Diagnosis and management of heart failure with preserved ejection fraction: 10 key lessons

Affiliations
Review

Diagnosis and management of heart failure with preserved ejection fraction: 10 key lessons

A Afşin Oktay et al. Curr Cardiol Rev. 2015.

Abstract

Heart failure with preserved ejection fraction (HFpEF) is a common clinical syndrome associated with high rates of morbidity and mortality. Due to the lack of evidence-based therapies and increasing prevalence of HFpEF, clinicians are often confronted with these patients and yet have little guidance on how to effectively diagnose and manage them.

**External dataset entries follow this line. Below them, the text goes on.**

Background: an optimization exercise with open tools, aiming at a short achievable clock period and few clock cycles per item. Do not read the settings as production practice.
At most, simulation tests tie the RTL to the original design; equivalence was not proved.
The RTL of runs 2 to 4 was laid out without a check of its function.

**flow/config.mk**
```make
export PLATFORM = sky130hd
export DESIGN_NAME = dual_adc_moving_average_scaler_unit
export DESIGN_NICKNAME = dual_adc_moving_average_scaler_unit
export VERILOG_FILES = /design/flow/design.v
export SDC_FILE = /design/flow/constraint.sdc
export NUM_CORES = 4
export LEC_CHECK = 0
export ABC_CLOCK_PERIOD_IN_PS = 2000
export CAP_MARGIN = 40
export CORE_MARGIN = 2
export CORE_UTILIZATION = 50
export SETUP_SLACK_MARGIN = 5
export SLEW_MARGIN = 40
```
**flow/constraint.sdc**
```tcl
create_clock -name core_clock -period 8.0 [get_ports {clk}]
set_input_delay 1.6000 -clock core_clock [delete_from_list [all_inputs] [get_ports {clk}]]
set_output_delay 1.6000 -clock core_clock [all_outputs]
set_load 0.01 [all_outputs]
```
**flow/design.v**
```verilog
`default_nettype none
package damsu_pkg;
	localparam int unsigned WINDOW_LEN  = 10;
	localparam int unsigned SAMPLE_BITS = 12;
	localparam int unsigned SUM_W       = 16;
	localparam int unsigned VREF_W  = 13;
	localparam int unsigned RATIO_W = 16;
	localparam int unsigned DROP_W  = 10;
	localparam int unsigned OFFS_W  = 10;
	localparam logic [VREF_W-1:0]  VREF_RST  = VREF_W'(3300);
	localparam logic [RATIO_W-1:0] RATIO_RST = RATIO_W'(26438);
	localparam logic [DROP_W-1:0]  DROP_RST  = DROP_W'(400);
	localparam logic [OFFS_W-1:0]  OFFS_RST  = OFFS_W'(500);
	localparam int unsigned PADDR_W   = 4;
	localparam int unsigned PDATA_W   = 32;
	localparam int unsigned REG_IDX_W = 2;
	localparam logic [REG_IDX_W-1:0] REG_VREF  = 2'd0;
	localparam logic [REG_IDX_W-1:0] REG_RATIO = 2'd1;
	localparam logic [REG_IDX_W-1:0] REG_DROP  = 2'd2;
	localparam logic [REG_IDX_W-1:0] REG_OFFS  = 2'd3;
	localparam int unsigned   BSH  = 46;
	localparam int unsigned   G_W  = 48;
	localparam int unsigned   BP_W = 64;
	localparam int unsigned   K_W  = 29;
	localparam int unsigned   ACC_W = 56;
	localparam logic [50:0]   BC   = 51'd1801879762999713;
	localparam int unsigned   TSH  = 41;
	localparam int unsigned   V_W  = 43;
	localparam int unsigned   TP_W = 59;
	localparam logic [39:0]   TC   = 40'd1099243128799;
	localparam int unsigned OUT_W      = 17;
	localparam int unsigned TEMP_MAX   = 50000;
endpackage
`default_nettype wire
`default_nettype none
import damsu_pkg::*;
module damsu_regs (
	input  wire logic               clk,
	input  wire logic               arst_n,
	input  wire logic               psel,
	input  wire logic               penable,
	input  wire logic               pwrite,
	input  wire logic [PADDR_W-1:0] paddr,
	input  wire logic [PDATA_W-1:0] pwdata,
	output logic      [PDATA_W-1:0] prdata,
	output logic                    pready,
	output logic      [VREF_W-1:0]  vref,
	output logic      [RATIO_W-1:0] ratio,
	output logic      [DROP_W-1:0]  drop,
	output logic      [OFFS_W-1:0]  offs,
	output logic                    wr_gain
);
	logic                 wen;
	logic [REG_IDX_W-1:0] idx;
	logic [VREF_W-1:0]    vref_q;
	logic [RATIO_W-1:0]   ratio_q;
	logic [DROP_W-1:0]    drop_q;
	logic [OFFS_W-1:0]    offs_q;
	logic [15:0]          rd_q;
	logic [15:0]          rd_d;
	assign wen     = psel & penable & pwrite;
	assign idx     = paddr[PADDR_W-1:2];
	assign pready  = 1'b1;
	assign wr_gain = wen & ((idx == REG_VREF) | (idx == REG_RATIO));
	always_ff @(posedge clk or negedge arst_n) begin
		if (!arst_n) begin
			vref_q  <= VREF_RST;
			ratio_q <= RATIO_RST;
			drop_q  <= DROP_RST;
			offs_q  <= OFFS_RST;
		end else if (wen) begin
			unique case (idx)
				REG_VREF:  vref_q  <= pwdata[VREF_W-1:0];
				REG_RATIO: ratio_q <= pwdata[RATIO_W-1:0];
				REG_DROP:  drop_q  <= pwdata[DROP_W-1:0];
				REG_OFFS:  offs_q  <= pwdata[OFFS_W-1:0];
			endcase
		end
	end
	always_comb begin
		unique case (idx)
			REG_VREF:  rd_d = 16'(vref_q);
			REG_RATIO: rd_d = ratio_q;
			REG_DROP:  rd_d = 16'(drop_q);
			REG_OFFS:  rd_d = 16'(offs_q);
		endcase
	end
	always_ff @(posedge clk) begin
		rd_q <= rd_d;
	end
	assign prdata = {16'd0, rd_q};
	assign vref   = vref_q;
	assign ratio  = ratio_q;
	assign drop   = drop_q;
	assign offs   = offs_q;
endmodule
`default_nettype wire
`default_nettype none
import damsu_pkg::*;
module damsu_window (
	input  wire logic                   clk,
	input  wire logic                   arst_n,
	input  wire logic                   accept,
	input  wire logic [SAMPLE_BITS-1:0] battery_sample,
	input  wire logic [SAMPLE_BITS-1:0] thermistor_sample,
	input  wire logic                   pop,
	output logic                        avail,
	output logic      [2:0]             inflight,
	output logic      [SUM_W-1:0]       bsum,
	output logic      [SUM_W-1:0]       tsum,
	output logic                        full
);
	localparam int unsigned ENT_W = 2 * SUM_W + 1;
	localparam int unsigned NQ    = 5;
	logic [SAMPLE_BITS-1:0] bring [WINDOW_LEN];
	logic [SAMPLE_BITS-1:0] tring [WINDOW_LEN];
	logic [3:0]             fill_q;
	logic                   full_ok;
	logic                   old_ok;
	logic [SAMPLE_BITS-1:0] bold;
	logic [SAMPLE_BITS-1:0] told;
	logic                   a0_q;
	logic [SAMPLE_BITS-1:0] bin0_q;
	logic [SAMPLE_BITS-1:0] tin0_q;
	logic                   full0_q;
	logic [SAMPLE_BITS-1:0] bold0_q;
	logic [SAMPLE_BITS-1:0] told0_q;
	logic                   a1_q;
	logic [SAMPLE_BITS-1:0] bin1_q;
	logic [SAMPLE_BITS-1:0] tin1_q;
	logic [SUM_W-1:0]       bdif1_q;
	logic [SUM_W-1:0]       tdif1_q;
	logic                   full1_q;
	logic                   a2_q;
	logic                   full2_q;
	logic [SUM_W-1:0]       b10_q;
	logic [SUM_W-1:0]       t10_q;
	logic [ENT_W-1:0]       ent_d;
	logic [ENT_W-1:0]       ent_q [NQ];
	logic [2:0]             cnt_q;
	logic [2:0]             cnt_d;
	logic [NQ-1:0]          wr_np;
	logic [NQ-1:0]          wr_p;
	logic [NQ-1:0]          we;
	assign full_ok = (fill_q >= 4'(WINDOW_LEN - 1));
	assign old_ok  = (fill_q >= 4'(WINDOW_LEN));
	always_comb begin
		if (!old_ok) begin
			bold = '0;
			told = '0;
		end else if (a0_q && a1_q) begin
			bold = bring[WINDOW_LEN-3];
			told = tring[WINDOW_LEN-3];
		end else if (a0_q || a1_q) begin
			bold = bring[WINDOW_LEN-2];
			told = tring[WINDOW_LEN-2];
		end else begin
			bold = bring[WINDOW_LEN-1];
			told = tring[WINDOW_LEN-1];
		end
	end
	always_ff @(posedge clk) begin
		bin0_q  <= battery_sample;
		tin0_q  <= thermistor_sample;
		full0_q <= full_ok;
		bold0_q <= bold;
		told0_q <= told;
	end
	always_ff @(posedge clk or negedge arst_n) begin
		if (!arst_n) begin
			a0_q   <= 1'b0;
			a1_q   <= 1'b0;
			a2_q   <= 1'b0;
			fill_q <= '0;
		end else begin
			a0_q <= accept;
			a1_q <= a0_q;
			a2_q <= a1_q;
			if (accept && !old_ok) begin
				fill_q <= fill_q + 4'd1;
			end
		end
	end
	always_ff @(posedge clk) begin
		bin1_q  <= bin0_q;
		tin1_q  <= tin0_q;
		bdif1_q <= SUM_W'(bin0_q) - SUM_W'(bold0_q);
		tdif1_q <= SUM_W'(tin0_q) - SUM_W'(told0_q);
		full1_q <= full0_q;
		full2_q <= full1_q;
	end
	always_ff @(posedge clk) begin
		if (a1_q) begin
			bring[0] <= bin1_q;
			tring[0] <= tin1_q;
			for (int i = 1; i < WINDOW_LEN; i++) begin
				bring[i] <= bring[i-1];
				tring[i] <= tring[i-1];
			end
		end
	end
	always_ff @(posedge clk or negedge arst_n) begin
		if (!arst_n) begin
			b10_q <= '0;
			t10_q <= '0;
		end else if (a1_q) begin
			b10_q <= b10_q + bdif1_q;
			t10_q <= t10_q + tdif1_q;
		end
	end
	assign ent_d = {b10_q, t10_q, full2_q};
	assign cnt_d = pop ? (cnt_q + 3'(a2_q) - 3'd1) : (cnt_q + 3'(a2_q));
	always_comb begin
		for (int i = 0; i < NQ; i++) begin
			wr_np[i] = a2_q && (cnt_q == 3'(i));
			wr_p[i]  = a2_q && (cnt_q == 3'(i + 1));
			we[i]    = pop ? wr_p[i] : wr_np[i];
		end
	end
	always_ff @(posedge clk) begin
		for (int i = 0; i < NQ; i++) begin
			if (we[i]) begin
				ent_q[i] <= ent_d;
			end else if (pop && i < NQ - 1) begin
				ent_q[i] <= ent_q[(i < NQ - 1) ? i + 1 : i];
			end
		end
	end
	always_ff @(posedge clk or negedge arst_n) begin
		if (!arst_n) begin
			cnt_q <= 3'd0;
		end else begin
			cnt_q <= cnt_d;
		end
	end
	assign avail    = (cnt_q != 3'd0);
	assign inflight = cnt_q + 3'(a0_q) + 3'(a1_q) + 3'(a2_q);
	assign bsum     = ent_q[0][ENT_W-1 -: SUM_W];
	assign tsum     = ent_q[0][1 +: SUM_W];
	assign full     = ent_q[0][0];
endmodule
`default_nettype wire
`default_nettype none
import damsu_pkg::*;
module damsu_cdiv (
	input  wire logic               clk,
	input  wire logic               arst_n,
	input  wire logic [VREF_W-1:0]  vref,
	input  wire logic [RATIO_W-1:0] ratio,
	input  wire logic [OFFS_W-1:0]  offs,
	input  wire logic               restart,
	output logic                    ready_nxt,
	output logic      [G_W-1:0]     g1,
	output logic      [G_W+1:0]     g3,
	output logic      [V_W-1:0]     v1,
	output logic      [V_W+1:0]     v3,
	output logic      [17:0]        noffs
);
	localparam logic [3:0] ST_READY = 4'd12;
	localparam logic [3:0] ST_DONE  = 4'd12;
	logic [3:0]       st_q;
	logic [3:0]       st_d;
	logic [14:0]      vr3_q;
	logic [13:0]      kacc_q;
	logic [3:0]       kd_q;
	logic [3:0]       rdig;
	logic [15:0]      rsh_q;
	logic [14:0]      kpa;
	logic [14:0]      kpb;
	logic [17:0]      ksum;
	logic [16:0]      mk_q;
	logic [ACC_W-1:0] tm_q;
	logic [ACC_W-1:0] tmul;
	logic [52:0]      acc_q;
	logic [ACC_W-1:0] acc_sum;
	logic [G_W+1:0]   g3_q;
	logic [25:0]      g3lo_q;
	logic [G_W-1:0]   g1d_q;
	logic [V_W-1:0]   v1_q;
	logic [18:0]      vx_q;
	logic [25:0]      vz_q;
	logic [20:0]      vx3_q;
	logic [27:0]      vz3_q;
	logic [V_W+1:0]   v3_q;
	logic [17:0]      noffs_q;
	logic [13:0]      o10_q;
	always_comb begin
		if (restart) begin
			st_d = 4'd0;
		end else if (st_q == ST_DONE) begin
			st_d = ST_DONE;
		end else begin
			st_d = st_q + 4'd1;
		end
	end
	always_ff @(posedge clk or negedge arst_n) begin
		if (!arst_n) begin
			st_q <= 4'd0;
		end else begin
			st_q <= st_d;
		end
	end
	assign ready_nxt = (st_d >= ST_READY);
	assign rdig = rsh_q[3:0];
	always_comb begin
		unique case (rdig[1:0])
			2'd0: kpa = '0;
			2'd1: kpa = 15'(vref);
			2'd2: kpa = 15'(vref) << 1;
			2'd3: kpa = vr3_q;
		endcase
		unique case (rdig[3:2])
			2'd0: kpb = '0;
			2'd1: kpb = 15'(vref);
			2'd2: kpb = 15'(vref) << 1;
			2'd3: kpb = vr3_q;
		endcase
		ksum = 18'(kacc_q) + 18'(mk_q);
	end
	always_comb begin
		unique case (kd_q)
			4'd0:  tmul = '0;
			4'd1:  tmul = ACC_W'(BC) * ACC_W'(1);
			4'd2:  tmul = ACC_W'(BC) * ACC_W'(2);
			4'd3:  tmul = ACC_W'(BC) * ACC_W'(3);
			4'd4:  tmul = ACC_W'(BC) * ACC_W'(4);
			4'd5:  tmul = ACC_W'(BC) * ACC_W'(5);
			4'd6:  tmul = ACC_W'(BC) * ACC_W'(6);
			4'd7:  tmul = ACC_W'(BC) * ACC_W'(7);
			4'd8:  tmul = ACC_W'(BC) * ACC_W'(8);
			4'd9:  tmul = ACC_W'(BC) * ACC_W'(9);
			4'd10: tmul = ACC_W'(BC) * ACC_W'(10);
			4'd11: tmul = ACC_W'(BC) * ACC_W'(11);
			4'd12: tmul = ACC_W'(BC) * ACC_W'(12);
			4'd13: tmul = ACC_W'(BC) * ACC_W'(13);
			4'd14: tmul = ACC_W'(BC) * ACC_W'(14);
			4'd15: tmul = ACC_W'(BC) * ACC_W'(15);
		endcase
	end
	assign acc_sum = ACC_W'(acc_q) + tm_q;
	always_ff @(posedge clk) begin
		vr3_q <= 15'(vref) + (15'(vref) << 1);
		mk_q <= 17'(kpa) + (17'(kpb) << 2);
		if (st_q == 4'd0) begin
			rsh_q  <= ratio;
			kacc_q <= '0;
		end else begin
			rsh_q <= rsh_q >> 4;
		end
		if (st_q >= 4'd2) begin
			kd_q   <= ksum[3:0];
			kacc_q <= ksum[17:4];
		end
		tm_q <= tmul;
		if (st_q == 4'd3) begin
			acc_q <= 53'd1 << 32;
		end else if (st_q >= 4'd4 && st_q <= 4'd11) begin
			acc_q <= 53'(acc_sum >> 4);
		end
		vx_q  <= 19'(vref) + (19'(vref) << 5);
		vz_q  <= 26'(vref) + (26'(vref) << 12);
		v1_q  <= V_W'(vx_q) + (V_W'(vz_q) << 17);
		vx3_q <= 21'(vr3_q) + (21'(vr3_q) << 5);
		vz3_q <= 28'(vr3_q) + (28'(vr3_q) << 12);
		v3_q  <= (V_W + 2)'(vx3_q) + ((V_W + 2)'(vz3_q) << 17);
		g1d_q   <= acc_q[G_W-1:0];
		g3lo_q  <= 26'(acc_q[24:0]) + 26'({acc_q[23:0], 1'b0});
		g3_q    <= {(G_W + 2 - 25)'(g1d_q[G_W-1:25]) + (G_W + 2 - 25)'(g1d_q[G_W-1:24]) + (G_W + 2 - 25)'(g3lo_q[25]),
		            g3lo_q[24:0]};
		o10_q   <= (14'(offs) << 3) + (14'(offs) << 1);
		noffs_q <= 18'd0 - 18'(o10_q);
	end
	assign g1    = acc_q[G_W-1:0];
	assign g3    = g3_q;
	assign v1    = v1_q;
	assign v3    = v3_q;
	assign noffs = noffs_q;
endmodule
`default_nettype wire
`default_nettype none
import damsu_pkg::*;
module damsu_scale (
	input  wire logic               clk,
	input  wire logic               arst_n,
	input  wire logic               en,
	input  wire logic               in_v,
	input  wire logic [SUM_W-1:0]   bsum,
	input  wire logic [SUM_W-1:0]   tsum,
	input  wire logic               full,
	input  wire logic [G_W-1:0]     g1,
	input  wire logic [G_W+1:0]     g3,
	input  wire logic [V_W-1:0]     v1,
	input  wire logic [V_W+1:0]     v3,
	input  wire logic [DROP_W-1:0]  drop,
	input  wire logic [17:0]        noffs,
	output logic                    out_v,
	output logic      [OUT_W-1:0]   out_batt,
	output logic      [OUT_W-1:0]   out_temp,
	output logic                    out_full
);
	logic [BP_W-1:0] bpp [9];
	logic [TP_W-1:0] tpp [9];
	logic [BP_W-1:0] ba [6];
	logic [BP_W-1:0] bb [4];
	logic [TP_W-1:0] ta [6];
	logic [TP_W-1:0] tb [4];
	logic [BP_W-1:0] bx_q [4];
	logic [TP_W-1:0] tx_q [4];
	logic [BP_W-1:0] bc3 [3];
	logic [TP_W-1:0] tc3 [3];
	logic [BP_W-1:0] by_q [2];
	logic [TP_W-1:0] ty_q [2];
	logic            v1_q;
	logic            f1_q;
	logic            vy_q;
	logic            fy_q;
	logic [BP_W-1:0] bs2;
	logic [BP_W-1:0] bc2;
	logic [TP_W-1:0] ts2;
	logic [TP_W-1:0] tc2;
	localparam int unsigned BLO = 23;
	localparam int unsigned TLO = 20;
	logic [BP_W-1:0] by_d [2];
	logic [TP_W-1:0] ty_d [2];
	logic [BLO:0]    bll;
	logic [TLO:0]    tll;
	logic            bcl_q;
	logic            tcl_q;
	logic [BSH-BLO+1:0] blo;
	logic [TSH-TLO+1:0] tlo;
	logic [17:0]     bh_q;
	logic            bcy_q;
	logic [17:0]     th_q;
	logic            tcy_q;
	logic            v2_q;
	logic            f2_q;
	logic [17:0]      braw;
	logic [17:0]      traw;
	logic [OUT_W-1:0] batt_d;
	logic [OUT_W-1:0] temp_d;
	logic [OUT_W-1:0] batt_q;
	logic [OUT_W-1:0] temp_q;
	logic             full_q;
	logic             ov_q;
	always_comb begin
		for (int i = 0; i < 8; i++) begin
			unique case (bsum[2*i +: 2])
				2'd0: bpp[i] = '0;
				2'd1: bpp[i] = BP_W'(g1) << (2 * i);
				2'd2: bpp[i] = BP_W'(g1) << (2 * i + 1);
				2'd3: bpp[i] = BP_W'(g3) << (2 * i);
			endcase
			unique case (tsum[2*i +: 2])
				2'd0: tpp[i] = '0;
				2'd1: tpp[i] = TP_W'(v1) << (2 * i);
				2'd2: tpp[i] = TP_W'(v1) << (2 * i + 1);
				2'd3: tpp[i] = TP_W'(v3) << (2 * i);
			endcase
		end
		bpp[8] = (BP_W'(1) << (BSH - 1)) | (BP_W'(drop) << BSH);
		tpp[8] = {noffs, 1'b0, TC};
		for (int j = 0; j < 3; j++) begin
			ba[2*j]   = bpp[3*j] ^ bpp[3*j+1] ^ bpp[3*j+2];
			ba[2*j+1] = ((bpp[3*j] & bpp[3*j+1]) | (bpp[3*j] & bpp[3*j+2]) | (bpp[3*j+1] & bpp[3*j+2])) << 1;
			ta[2*j]   = tpp[3*j] ^ tpp[3*j+1] ^ tpp[3*j+2];
			ta[2*j+1] = ((tpp[3*j] & tpp[3*j+1]) | (tpp[3*j] & tpp[3*j+2]) | (tpp[3*j+1] & tpp[3*j+2])) << 1;
		end
		for (int j = 0; j < 2; j++) begin
			bb[2*j]   = ba[3*j] ^ ba[3*j+1] ^ ba[3*j+2];
			bb[2*j+1] = ((ba[3*j] & ba[3*j+1]) | (ba[3*j] & ba[3*j+2]) | (ba[3*j+1] & ba[3*j+2])) << 1;
			tb[2*j]   = ta[3*j] ^ ta[3*j+1] ^ ta[3*j+2];
			tb[2*j+1] = ((ta[3*j] & ta[3*j+1]) | (ta[3*j] & ta[3*j+2]) | (ta[3*j+1] & ta[3*j+2])) << 1;
		end
	end
	always_ff @(posedge clk) begin
		if (en) begin
			for (int j = 0; j < 4; j++) begin
				bx_q[j] <= bb[j];
				tx_q[j] <= tb[j];
			end
			f1_q <= full;
		end
	end
	always_comb begin
		bc3[0] = bx_q[0] ^ bx_q[1] ^ bx_q[2];
		bc3[1] = ((bx_q[0] & bx_q[1]) | (bx_q[0] & bx_q[2]) | (bx_q[1] & bx_q[2])) << 1;
		bc3[2] = bx_q[3];
		tc3[0] = tx_q[0] ^ tx_q[1] ^ tx_q[2];
		tc3[1] = ((tx_q[0] & tx_q[1]) | (tx_q[0] & tx_q[2]) | (tx_q[1] & tx_q[2])) << 1;
		tc3[2] = tx_q[3];
	end
	always_comb begin
		by_d[0] = bc3[0] ^ bc3[1] ^ bc3[2];
		by_d[1] = ((bc3[0] & bc3[1]) | (bc3[0] & bc3[2]) | (bc3[1] & bc3[2])) << 1;
		ty_d[0] = tc3[0] ^ tc3[1] ^ tc3[2];
		ty_d[1] = ((tc3[0] & tc3[1]) | (tc3[0] & tc3[2]) | (tc3[1] & tc3[2])) << 1;
		bll     = (BLO + 1)'(by_d[0][BLO-1:0]) + (BLO + 1)'(by_d[1][BLO-1:0]);
		tll     = (TLO + 1)'(ty_d[0][TLO-1:0]) + (TLO + 1)'(ty_d[1][TLO-1:0]);
	end
	always_ff @(posedge clk) begin
		if (en) begin
			by_q[0] <= by_d[0];
			by_q[1] <= by_d[1];
			ty_q[0] <= ty_d[0];
			ty_q[1] <= ty_d[1];
			bcl_q   <= bll[BLO];
			tcl_q   <= tll[TLO];
			fy_q    <= f1_q;
		end
	end
	always_comb begin
		bs2 = by_q[0];
		bc2 = by_q[1];
		ts2 = ty_q[0];
		tc2 = ty_q[1];
		blo = {1'b0, bs2[BSH-1:BLO], 1'b1} + {1'b0, bc2[BSH-1:BLO], bcl_q};
		tlo = {1'b0, ts2[TSH-1:TLO], 1'b1} + {1'b0, tc2[TSH-1:TLO], tcl_q};
	end
	always_ff @(posedge clk) begin
		if (en) begin
			bcy_q <= blo[BSH-BLO+1];
			bh_q  <= bs2[BP_W-1:BSH] + bc2[BP_W-1:BSH];
			tcy_q <= tlo[TSH-TLO+1];
			th_q  <= ts2[TP_W-1:TSH] + tc2[TP_W-1:TSH];
			f2_q  <= fy_q;
		end
	end
	always_comb begin
		braw   = bh_q + 18'(bcy_q);
		traw   = th_q + 18'(tcy_q);
		batt_d = braw[17] ? OUT_W'(131071) : braw[OUT_W-1:0];
		temp_d = (!traw[17] && (traw[16:0] > OUT_W'(TEMP_MAX))) ? OUT_W'(TEMP_MAX) : traw[OUT_W-1:0];
	end
	always_ff @(posedge clk) begin
		batt_q <= (batt_q & {OUT_W{~en}}) | (batt_d & {OUT_W{en}});
		temp_q <= (temp_q & {OUT_W{~en}}) | (temp_d & {OUT_W{en}});
		full_q <= (full_q & ~en) | (f2_q & en);
	end
	always_ff @(posedge clk or negedge arst_n) begin
		if (!arst_n) begin
			v1_q <= 1'b0;
			vy_q <= 1'b0;
			v2_q <= 1'b0;
			ov_q <= 1'b0;
		end else if (en) begin
			v1_q <= in_v;
			vy_q <= v1_q;
			v2_q <= vy_q;
			ov_q <= v2_q;
		end
	end
	assign out_v    = ov_q;
	assign out_batt = batt_q;
	assign out_temp = temp_q;
	assign out_full = full_q;
endmodule
`default_nettype wire
`default_nettype none
import damsu_pkg::*;
module dual_adc_moving_average_scaler_unit (
	input  wire logic                   clk,
	input  wire logic                   arst_n,
	input  wire logic                   psel,
	input  wire logic                   penable,
	input  wire logic                   pwrite,
	input  wire logic [PADDR_W-1:0]     paddr,
	input  wire logic [PDATA_W-1:0]     pwdata,
	output logic      [PDATA_W-1:0]     prdata,
	output logic                        pready,
	input  wire logic                   in_valid,
	output logic                        in_ready,
	input  wire logic [SAMPLE_BITS-1:0] battery_sample,
	input  wire logic [SAMPLE_BITS-1:0] thermistor_sample,
	output logic                        out_valid,
	input  wire logic                   out_ready,
	output logic      [OUT_W-1:0]       battery_mv,
	output logic signed [OUT_W-1:0]     temperature_centi_c,
	output logic                        window_full
);
	logic [VREF_W-1:0]  vref;
	logic [RATIO_W-1:0] ratio;
	logic [DROP_W-1:0]  drop;
	logic [OFFS_W-1:0]  offs;
	logic               wr_gain;
	logic               cfg_ready_nxt;
	logic [G_W-1:0]     g1;
	logic [G_W+1:0]     g3;
	logic [V_W-1:0]     v1;
	logic [V_W+1:0]     v3;
	logic [17:0]        noffs;
	logic               in_ready_q;
	logic               accept;
	logic               en;
	logic               pop;
	logic               avail;
	logic [2:0]         inflight;
	logic [SUM_W-1:0]   bsum;
	logic [SUM_W-1:0]   tsum;
	logic               full;
	logic               out_v;
	logic [OUT_W-1:0]   out_batt;
	logic [OUT_W-1:0]   out_temp;
	logic               out_full;
	logic               room_nxt;
	damsu_regs u_regs (
		.clk     (clk),
		.arst_n  (arst_n),
		.psel    (psel),
		.penable (penable),
		.pwrite  (pwrite),
		.paddr   (paddr),
		.pwdata  (pwdata),
		.prdata  (prdata),
		.pready  (pready),
		.vref    (vref),
		.ratio   (ratio),
		.drop    (drop),
		.offs    (offs),
		.wr_gain (wr_gain)
	);
	damsu_cdiv u_cdiv (
		.clk       (clk),
		.arst_n    (arst_n),
		.vref      (vref),
		.ratio     (ratio),
		.offs      (offs),
		.restart   (wr_gain),
		.ready_nxt (cfg_ready_nxt),
		.g1        (g1),
		.g3        (g3),
		.v1        (v1),
		.v3        (v3),
		.noffs     (noffs)
	);
	assign en     = ~out_v | out_ready;
	assign accept = in_valid & in_ready_q;
	assign pop    = avail & en;
	damsu_window u_window (
		.clk               (clk),
		.arst_n            (arst_n),
		.accept            (accept),
		.battery_sample    (battery_sample),
		.thermistor_sample (thermistor_sample),
		.pop               (pop),
		.avail             (avail),
		.inflight          (inflight),
		.bsum              (bsum),
		.tsum              (tsum),
		.full              (full)
	);
	damsu_scale u_scale (
		.clk      (clk),
		.arst_n   (arst_n),
		.en       (en),
		.in_v     (avail),
		.bsum     (bsum),
		.tsum     (tsum),
		.full     (full),
		.g1       (g1),
		.g3       (g3),
		.v1       (v1),
		.v3       (v3),
		.drop     (drop),
		.noffs    (noffs),
		.out_v    (out_v),
		.out_batt (out_batt),
		.out_temp (out_temp),
		.out_full (out_full)
	);
	assign room_nxt = (inflight <= 3'd3)
	                | ((inflight == 3'd4) & ~(accept & ~pop))
	                | ((inflight == 3'd5) & pop & ~accept);
	always_ff @(posedge clk) begin
		in_ready_q <= cfg_ready_nxt & room_nxt;
	end
	assign in_ready            = in_ready_q;
	assign out_valid           = out_v;
	assign battery_mv          = out_batt;
	assign temperature_centi_c = $signed(out_temp);
	assign window_full         = out_full;
endmodule
`default_nettype wire
```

Here we offer 10 key lessons to assist with the care of patients with HFpEF: (1) Know the difference between diastolic dysfunction, diastolic heart failure, and HFpEF; (2) diagnosing HFpEF is challenging, so be thorough and consider invasive hemodynamic testing to confirm the diagnosis; (3) a normal B-type natriuretic peptide does not exclude the diagnosis of HFpEF; (4) elevated pulmonary artery systolic pressure on echocardiography in the presence of a normal ejection fraction should prompt consideration of HFpEF; (5) use dynamic testing in evaluating the possibility of HFpEF in patients with unexplained dyspnea or exercise tolerance; (6) all patients with HFpEF should be systematically evaluated for the presence of coronary artery disease; (7) use targeted treatment for HFpEF patients based on their phenotypic classification; (8) treat HFpEF patients now by treating their comorbidities; (9) understand the importance of heart rate in HFpEF- lower is not always better; and (10) do not forget to consider rare diseases ("zebras") as causes for HFpEF when evaluating and treating patients. Taken together, these 10 key lessons can help clinicians care for challenging patients with HFpEF while we eagerly await the results of ongoing HFpEF clinical trials and observational studies.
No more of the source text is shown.